Sometimes the simplest recipe can be a glorious feast. You can tell this is the case, since the recipe’s intro is bigger than the method! I love aubergines and I think roasting them brings out all their flavour and sweetness. Plus they don’t absorb a lot of oil. I gave up frying aubergines a long time ago. I think it’s a waste of time and olive oil.
So, I saw these lovely aubergines at the fruit shop and thought of “imam bayildi”, a lovely Turkish dish of fried and braised aubergines in a rich, garlicky-oily tomato sauce. Well, instead of frying, I roasted them with aromatic spices and lots of garlic. Then I added some gorgeous black olives and canned tomatoes. Lastly, I topped the dish with some crumbled feta cheese and a handful of pistachios. Just before serving I sprinkled a generous amount of fresh, chopped parsley. It was absolutely delicious!

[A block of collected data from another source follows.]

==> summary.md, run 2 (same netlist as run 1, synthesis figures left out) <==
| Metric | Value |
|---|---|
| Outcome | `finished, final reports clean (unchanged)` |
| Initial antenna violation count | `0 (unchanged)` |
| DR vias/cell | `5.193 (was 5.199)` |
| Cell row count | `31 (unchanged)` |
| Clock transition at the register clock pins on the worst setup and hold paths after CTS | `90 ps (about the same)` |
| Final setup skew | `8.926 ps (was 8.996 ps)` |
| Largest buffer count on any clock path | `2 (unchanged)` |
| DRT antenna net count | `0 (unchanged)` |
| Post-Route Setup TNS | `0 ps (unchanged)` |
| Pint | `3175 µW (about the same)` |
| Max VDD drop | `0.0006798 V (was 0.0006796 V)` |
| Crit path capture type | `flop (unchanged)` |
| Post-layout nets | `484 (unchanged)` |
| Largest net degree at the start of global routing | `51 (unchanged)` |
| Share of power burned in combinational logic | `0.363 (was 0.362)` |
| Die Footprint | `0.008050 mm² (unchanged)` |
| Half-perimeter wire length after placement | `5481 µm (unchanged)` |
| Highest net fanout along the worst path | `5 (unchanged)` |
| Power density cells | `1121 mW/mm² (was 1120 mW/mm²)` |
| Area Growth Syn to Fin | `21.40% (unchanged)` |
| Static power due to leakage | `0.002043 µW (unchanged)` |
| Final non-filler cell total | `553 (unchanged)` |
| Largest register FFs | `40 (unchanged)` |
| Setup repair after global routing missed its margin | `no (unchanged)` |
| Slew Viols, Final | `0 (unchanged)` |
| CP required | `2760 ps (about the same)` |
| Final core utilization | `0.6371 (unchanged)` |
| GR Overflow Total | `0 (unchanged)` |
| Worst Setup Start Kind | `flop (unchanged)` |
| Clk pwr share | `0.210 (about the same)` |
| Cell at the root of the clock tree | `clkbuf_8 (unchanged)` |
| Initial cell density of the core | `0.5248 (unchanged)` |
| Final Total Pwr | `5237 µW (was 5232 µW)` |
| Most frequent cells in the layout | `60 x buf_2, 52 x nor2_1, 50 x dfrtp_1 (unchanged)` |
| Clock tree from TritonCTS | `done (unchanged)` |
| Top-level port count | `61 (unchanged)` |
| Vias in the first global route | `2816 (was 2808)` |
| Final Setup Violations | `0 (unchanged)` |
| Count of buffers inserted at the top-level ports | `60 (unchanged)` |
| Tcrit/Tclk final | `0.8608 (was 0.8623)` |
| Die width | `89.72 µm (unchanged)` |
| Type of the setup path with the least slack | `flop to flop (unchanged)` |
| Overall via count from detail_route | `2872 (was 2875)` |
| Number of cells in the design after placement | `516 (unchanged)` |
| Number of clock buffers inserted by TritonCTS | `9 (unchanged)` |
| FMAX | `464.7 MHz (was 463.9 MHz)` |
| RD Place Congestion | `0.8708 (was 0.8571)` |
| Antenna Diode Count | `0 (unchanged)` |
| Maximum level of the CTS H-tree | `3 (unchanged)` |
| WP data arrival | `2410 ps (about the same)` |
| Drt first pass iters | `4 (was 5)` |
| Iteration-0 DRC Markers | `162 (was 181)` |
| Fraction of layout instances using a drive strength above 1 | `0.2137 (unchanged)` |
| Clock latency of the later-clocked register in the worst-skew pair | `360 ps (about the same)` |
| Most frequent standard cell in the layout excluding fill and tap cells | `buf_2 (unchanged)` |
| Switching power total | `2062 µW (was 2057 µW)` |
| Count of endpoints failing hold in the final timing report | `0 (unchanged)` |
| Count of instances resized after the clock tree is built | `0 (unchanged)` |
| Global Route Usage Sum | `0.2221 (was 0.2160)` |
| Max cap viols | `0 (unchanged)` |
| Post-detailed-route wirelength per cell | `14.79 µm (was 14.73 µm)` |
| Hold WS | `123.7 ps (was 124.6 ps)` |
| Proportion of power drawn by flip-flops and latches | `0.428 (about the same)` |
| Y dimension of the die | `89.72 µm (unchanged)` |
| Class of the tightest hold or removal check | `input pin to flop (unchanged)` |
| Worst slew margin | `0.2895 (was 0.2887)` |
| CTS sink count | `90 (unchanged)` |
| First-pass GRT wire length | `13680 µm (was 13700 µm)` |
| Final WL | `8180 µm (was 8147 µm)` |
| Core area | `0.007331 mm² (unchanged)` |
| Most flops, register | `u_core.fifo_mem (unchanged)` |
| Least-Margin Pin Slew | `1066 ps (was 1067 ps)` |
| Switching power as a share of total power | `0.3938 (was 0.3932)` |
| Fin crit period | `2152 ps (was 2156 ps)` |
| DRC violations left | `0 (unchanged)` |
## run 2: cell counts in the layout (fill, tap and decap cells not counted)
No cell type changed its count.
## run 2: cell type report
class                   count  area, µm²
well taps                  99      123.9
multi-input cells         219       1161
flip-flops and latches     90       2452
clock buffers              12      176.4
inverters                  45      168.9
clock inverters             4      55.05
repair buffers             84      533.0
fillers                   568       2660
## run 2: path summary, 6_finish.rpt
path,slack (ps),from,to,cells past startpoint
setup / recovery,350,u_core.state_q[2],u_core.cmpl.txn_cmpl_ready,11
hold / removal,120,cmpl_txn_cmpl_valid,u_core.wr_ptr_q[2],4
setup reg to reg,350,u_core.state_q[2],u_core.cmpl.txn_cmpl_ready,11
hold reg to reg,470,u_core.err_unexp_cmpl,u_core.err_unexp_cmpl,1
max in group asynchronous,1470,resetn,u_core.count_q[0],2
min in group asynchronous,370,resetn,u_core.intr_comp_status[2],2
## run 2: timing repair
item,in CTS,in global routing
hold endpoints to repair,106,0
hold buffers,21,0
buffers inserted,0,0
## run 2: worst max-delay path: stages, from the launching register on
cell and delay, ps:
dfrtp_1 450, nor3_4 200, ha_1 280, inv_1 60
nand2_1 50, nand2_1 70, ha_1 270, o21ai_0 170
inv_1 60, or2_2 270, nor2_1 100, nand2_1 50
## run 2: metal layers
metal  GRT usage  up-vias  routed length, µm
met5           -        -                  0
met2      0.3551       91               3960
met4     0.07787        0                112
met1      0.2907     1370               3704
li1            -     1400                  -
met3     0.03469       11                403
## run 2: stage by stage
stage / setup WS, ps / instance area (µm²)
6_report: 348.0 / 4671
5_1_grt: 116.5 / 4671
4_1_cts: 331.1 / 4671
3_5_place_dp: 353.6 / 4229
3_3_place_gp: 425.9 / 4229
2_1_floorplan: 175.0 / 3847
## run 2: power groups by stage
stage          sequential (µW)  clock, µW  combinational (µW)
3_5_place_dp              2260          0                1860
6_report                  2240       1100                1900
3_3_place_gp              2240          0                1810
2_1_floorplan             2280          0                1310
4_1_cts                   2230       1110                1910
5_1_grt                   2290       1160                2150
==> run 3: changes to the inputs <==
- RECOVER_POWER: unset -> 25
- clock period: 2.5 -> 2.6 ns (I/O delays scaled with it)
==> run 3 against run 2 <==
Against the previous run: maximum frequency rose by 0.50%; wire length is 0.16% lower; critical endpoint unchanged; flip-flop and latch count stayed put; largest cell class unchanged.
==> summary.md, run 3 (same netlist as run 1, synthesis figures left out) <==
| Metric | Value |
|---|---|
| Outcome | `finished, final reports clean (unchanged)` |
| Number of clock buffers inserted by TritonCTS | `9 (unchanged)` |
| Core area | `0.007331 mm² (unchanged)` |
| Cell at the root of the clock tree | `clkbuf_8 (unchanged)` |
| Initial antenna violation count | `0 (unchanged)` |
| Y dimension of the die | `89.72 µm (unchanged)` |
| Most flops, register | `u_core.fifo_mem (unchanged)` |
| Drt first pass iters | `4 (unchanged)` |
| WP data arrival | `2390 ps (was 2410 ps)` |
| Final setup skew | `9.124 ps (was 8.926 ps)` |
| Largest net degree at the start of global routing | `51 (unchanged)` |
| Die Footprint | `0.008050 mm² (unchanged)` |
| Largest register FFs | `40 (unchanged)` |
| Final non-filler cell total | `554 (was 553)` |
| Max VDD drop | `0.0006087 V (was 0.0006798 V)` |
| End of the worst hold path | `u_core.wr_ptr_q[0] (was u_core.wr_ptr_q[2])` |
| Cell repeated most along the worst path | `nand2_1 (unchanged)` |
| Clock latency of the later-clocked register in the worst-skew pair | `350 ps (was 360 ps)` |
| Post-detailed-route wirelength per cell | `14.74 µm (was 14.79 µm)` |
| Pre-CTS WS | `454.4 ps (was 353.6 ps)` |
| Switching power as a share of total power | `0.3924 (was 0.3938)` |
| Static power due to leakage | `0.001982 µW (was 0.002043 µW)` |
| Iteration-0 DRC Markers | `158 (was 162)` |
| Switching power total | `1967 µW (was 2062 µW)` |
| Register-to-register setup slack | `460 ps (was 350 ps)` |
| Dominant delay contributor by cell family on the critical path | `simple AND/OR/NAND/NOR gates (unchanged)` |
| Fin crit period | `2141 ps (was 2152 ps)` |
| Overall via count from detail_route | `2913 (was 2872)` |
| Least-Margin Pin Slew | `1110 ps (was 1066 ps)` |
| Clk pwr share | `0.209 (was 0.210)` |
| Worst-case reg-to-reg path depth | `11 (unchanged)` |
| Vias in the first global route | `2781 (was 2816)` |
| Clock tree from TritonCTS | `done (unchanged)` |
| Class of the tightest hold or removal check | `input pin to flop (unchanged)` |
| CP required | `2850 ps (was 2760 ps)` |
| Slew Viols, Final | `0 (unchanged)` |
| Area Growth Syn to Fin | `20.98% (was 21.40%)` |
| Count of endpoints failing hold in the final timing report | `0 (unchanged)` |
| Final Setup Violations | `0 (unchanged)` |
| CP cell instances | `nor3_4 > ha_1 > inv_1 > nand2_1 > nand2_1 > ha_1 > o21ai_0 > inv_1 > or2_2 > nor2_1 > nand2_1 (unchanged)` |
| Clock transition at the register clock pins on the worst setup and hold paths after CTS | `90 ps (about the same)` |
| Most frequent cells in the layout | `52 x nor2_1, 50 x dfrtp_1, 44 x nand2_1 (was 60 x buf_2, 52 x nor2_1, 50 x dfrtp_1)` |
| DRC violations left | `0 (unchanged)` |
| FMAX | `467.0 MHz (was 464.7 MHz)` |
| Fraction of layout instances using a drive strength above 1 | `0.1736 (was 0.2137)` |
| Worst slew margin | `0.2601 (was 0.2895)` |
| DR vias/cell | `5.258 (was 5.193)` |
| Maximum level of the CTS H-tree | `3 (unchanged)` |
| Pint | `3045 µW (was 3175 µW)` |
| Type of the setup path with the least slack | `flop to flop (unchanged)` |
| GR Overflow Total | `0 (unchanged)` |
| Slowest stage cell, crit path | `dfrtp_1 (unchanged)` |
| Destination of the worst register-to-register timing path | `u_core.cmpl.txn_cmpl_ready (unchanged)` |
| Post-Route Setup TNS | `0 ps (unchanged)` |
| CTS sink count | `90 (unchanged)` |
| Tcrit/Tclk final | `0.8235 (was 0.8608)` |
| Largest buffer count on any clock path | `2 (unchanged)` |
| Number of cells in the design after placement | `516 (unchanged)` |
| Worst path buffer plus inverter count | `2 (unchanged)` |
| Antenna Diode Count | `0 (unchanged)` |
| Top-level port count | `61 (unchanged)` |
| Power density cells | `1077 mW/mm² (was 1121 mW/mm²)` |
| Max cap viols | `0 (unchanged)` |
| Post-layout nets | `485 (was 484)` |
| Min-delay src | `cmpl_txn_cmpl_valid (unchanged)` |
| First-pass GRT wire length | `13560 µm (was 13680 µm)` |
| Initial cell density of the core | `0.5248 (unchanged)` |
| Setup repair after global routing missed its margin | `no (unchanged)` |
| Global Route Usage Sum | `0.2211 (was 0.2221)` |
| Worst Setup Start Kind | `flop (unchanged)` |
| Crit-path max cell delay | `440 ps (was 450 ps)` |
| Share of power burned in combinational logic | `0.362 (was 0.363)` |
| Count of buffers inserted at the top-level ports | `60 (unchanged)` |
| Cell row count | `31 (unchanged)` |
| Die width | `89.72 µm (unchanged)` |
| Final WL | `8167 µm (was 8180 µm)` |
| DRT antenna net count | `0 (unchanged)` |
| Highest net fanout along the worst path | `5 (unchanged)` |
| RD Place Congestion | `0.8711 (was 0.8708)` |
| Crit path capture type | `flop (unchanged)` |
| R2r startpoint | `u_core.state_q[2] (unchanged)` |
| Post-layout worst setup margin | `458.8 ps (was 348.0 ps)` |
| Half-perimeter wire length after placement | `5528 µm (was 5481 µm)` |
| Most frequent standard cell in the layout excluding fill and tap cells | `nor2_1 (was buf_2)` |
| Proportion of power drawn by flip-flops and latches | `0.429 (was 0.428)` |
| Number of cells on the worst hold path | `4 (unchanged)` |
**config.mk**
```make
export PLATFORM = sky130hd
export DESIGN_NAME = microwave_ctrl_gen2
export DESIGN_NICKNAME = d
export VERILOG_FILES = /design/src/rtl/microwave_pkg.sv /design/src/rtl/mw_tick_gen.sv /design/src/rtl/microwave_ctrl_gen2.sv
export SDC_FILE = /design/constraint.sdc
export NUM_CORES = 1
export LEC_CHECK = 0
export BUFFER_PORTS_ARGS = -buffer_cell sky130_fd_sc_hd__buf_2
export CORE_MARGIN = 4
export CORE_UTILIZATION = 40
export CTS_CLUSTER_SIZE = 20
export DETAILED_ROUTE_END_ITERATION = 10
export SYNTH_ARGS = -nofsm -noshare
export SYNTH_HDL_FRONTEND = slang
export SYNTH_SLANG_ARGS = --single-unit
```
**constraint.sdc**
```tcl
create_clock -name clk -period 5.65 [get_ports clk]
set_clock_uncertainty 0.05 [all_clocks]
set_input_delay 0.2825 -clock clk [delete_from_list [all_inputs] [get_ports clk]]
set_output_delay 0.2825 -clock clk [all_outputs]
set_load 0.02 [all_outputs]
```
==> src/rtl/receiver.sv <==
// receiver: UART 8-bit serial receiver, start/8 data LSB-first/stop, oversampled mid-bit sampling.
// Define UART_RX_PARITY_EN to add an even-parity bit between data and stop.
module receiver #(
  parameter int OVERSAMPLE = 16
) (
  input  logic       clk_i,
  input  logic       rst_i,
  input  logic       os_tick_i,
  input  logic       rx_i,
  output logic [7:0] data_out_o,
  output logic       valid_o,
  output logic       frame_err_o,
  output logic       parity_err_o,
  output logic       busy_o
);

  localparam int            CW       = (OVERSAMPLE > 1) ? $clog2(OVERSAMPLE) : 1;
  localparam logic [CW-1:0] CNT_HALF = CW'(OVERSAMPLE / 2 - 1);
  localparam logic [CW-1:0] CNT_FULL = CW'(OVERSAMPLE - 1);

  typedef enum logic [2:0] {
    S_IDLE,
    S_START,
    S_DATA,
    S_PARITY,
    S_STOP
  } state_t;

  state_t        state_q, state_d;
  logic          rx_meta_q, rx_s_q, rx_prev_q;
  logic [CW-1:0] cnt_q, cnt_d;
  logic [2:0]    idx_q, idx_d;
  logic [7:0]    shift_q, shift_d;
  logic [7:0]    data_q, data_d;
  logic          valid_q, valid_d;
  logic          ferr_q, ferr_d;
  logic          mid_smp, full_smp, stop_smp, fall_edge;

  // Mid start bit is half a bit in; every later sample point is a full bit apart.
  assign mid_smp   = os_tick_i && (cnt_q == CNT_HALF);
  assign full_smp  = os_tick_i && (cnt_q == CNT_FULL);
  assign stop_smp  = (state_q == S_STOP) && full_smp;
  assign fall_edge = rx_prev_q && !rx_s_q;

  always_ff @(posedge clk_i or negedge rst_i) begin
    if (!rst_i) begin
      rx_meta_q <= 1'b1;
      rx_s_q    <= 1'b1;
      rx_prev_q <= 1'b1;
    end else begin
      rx_meta_q <= rx_i;
      rx_s_q    <= rx_meta_q;
      rx_prev_q <= rx_s_q;
    end
  end

  always_ff @(posedge clk_i or negedge rst_i) begin
    if (!rst_i) state_q <= S_IDLE;
    else        state_q <= state_d;
  end

  always_comb begin
    state_d = state_q;
    case (state_q)
      S_IDLE:  if (fall_edge) state_d = S_START;
      S_START: if (mid_smp) state_d = rx_s_q ? S_IDLE : S_DATA;
      S_DATA: begin
        if (full_smp && idx_q == 3'd7) begin
`ifdef UART_RX_PARITY_EN
          state_d = S_PARITY;
`else
          state_d = S_STOP;
`endif
        end
      end
`ifdef UART_RX_PARITY_EN
      S_PARITY: if (full_smp) state_d = S_STOP;
`endif
      S_STOP:  if (full_smp) state_d = S_IDLE;
      default: state_d = S_IDLE;
    endcase
  end

  // Counter restarts on every state change so each state measures from its own entry.
  always_comb begin
    cnt_d = cnt_q;
    if (state_d != state_q || state_q == S_IDLE) cnt_d = '0;
    else if (os_tick_i) cnt_d = (cnt_q == CNT_FULL) ? '0 : cnt_q + CW'(1);
  end

  always_comb begin
    idx_d   = idx_q;
    shift_d = shift_q;
    if (state_q == S_START) idx_d = 3'd0;
    if (state_q == S_DATA && full_smp) begin
      shift_d[idx_q] = rx_s_q;
      idx_d          = idx_q + 3'd1;
    end
  end

  always_comb begin
    valid_d = stop_smp && rx_s_q;
    ferr_d  = stop_smp && !rx_s_q;
    data_d  = stop_smp ? shift_q : data_q;
  end

  always_ff @(posedge clk_i or negedge rst_i) begin
    if (!rst_i) begin
      cnt_q   <= '0;
      idx_q   <= 3'd0;
      shift_q <= 8'h00;
      data_q  <= 8'h00;
      valid_q <= 1'b0;
      ferr_q  <= 1'b0;
    end else begin
      cnt_q   <= cnt_d;
      idx_q   <= idx_d;
      shift_q <= shift_d;
      data_q  <= data_d;
      valid_q <= valid_d;
      ferr_q  <= ferr_d;
    end
  end

`ifdef UART_RX_PARITY_EN
  logic par_q, par_d;
  logic perr_q, perr_d;

  always_comb begin
    par_d = par_q;
    if (state_q == S_PARITY && full_smp) par_d = rx_s_q;
  end

  // Even parity: only reported alongside a good stop bit.
  always_comb begin
    perr_d = valid_d && (^{shift_q, par_q});
  end

  always_ff @(posedge clk_i or negedge rst_i) begin
    if (!rst_i) begin
      par_q  <= 1'b0;
      perr_q <= 1'b0;
    end else begin
      par_q  <= par_d;
      perr_q <= perr_d;
    end
  end

  assign parity_err_o = perr_q;
`else
  assign parity_err_o = 1'b0;
`endif

  assign data_out_o  = data_q;
  assign valid_o     = valid_q;
  assign frame_err_o = ferr_q;
  assign busy_o      = (state_q != S_IDLE);

endmodule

Roasted Aubergines with Tomatoes, Olives, Feta and Pistachios
Ingredients
- 4 aubergines cut in 4 wedges lengthwise
- 12 garlic cloves unpeeled and slightly bruised with the side of a knife
- 1/3 cup olive oil
- ½ tsp cumin seeds crushed
- ½ tsp coriander seeds crushed
- 400 grams can grated tomatoes
- 1 Tbsp balsamic vinegar
- 1 tsp granulated sugar
- 12 black olives
- ½ cup feta cheese crumbled (about 125 grams)
- 3 Tbsp pistachios peeled preferably unsalted
- Salt and pepper to taste
- ½ cup chopped parsley to serve
Instructions
- Preheat oven to 175° C. Place aubergines and garlic in a baking pan. Drizzle with the olive oil and sprinkle with the spices. Season with salt and pepper. Roast for 40-45 minutes until aubergines are cooked and coloured in places.
- Mix tomatoes with balsamic vinegar, and sugar and add to the pan. Bake for 15 minutes more.
- Scatter the crumbled feta cheese and the pistachios on top of the aubergines. Roast 5 minutes longer.
- Take pan out of the oven and leave to stand for about 10 minutes. Scatter the parsley on top and serve.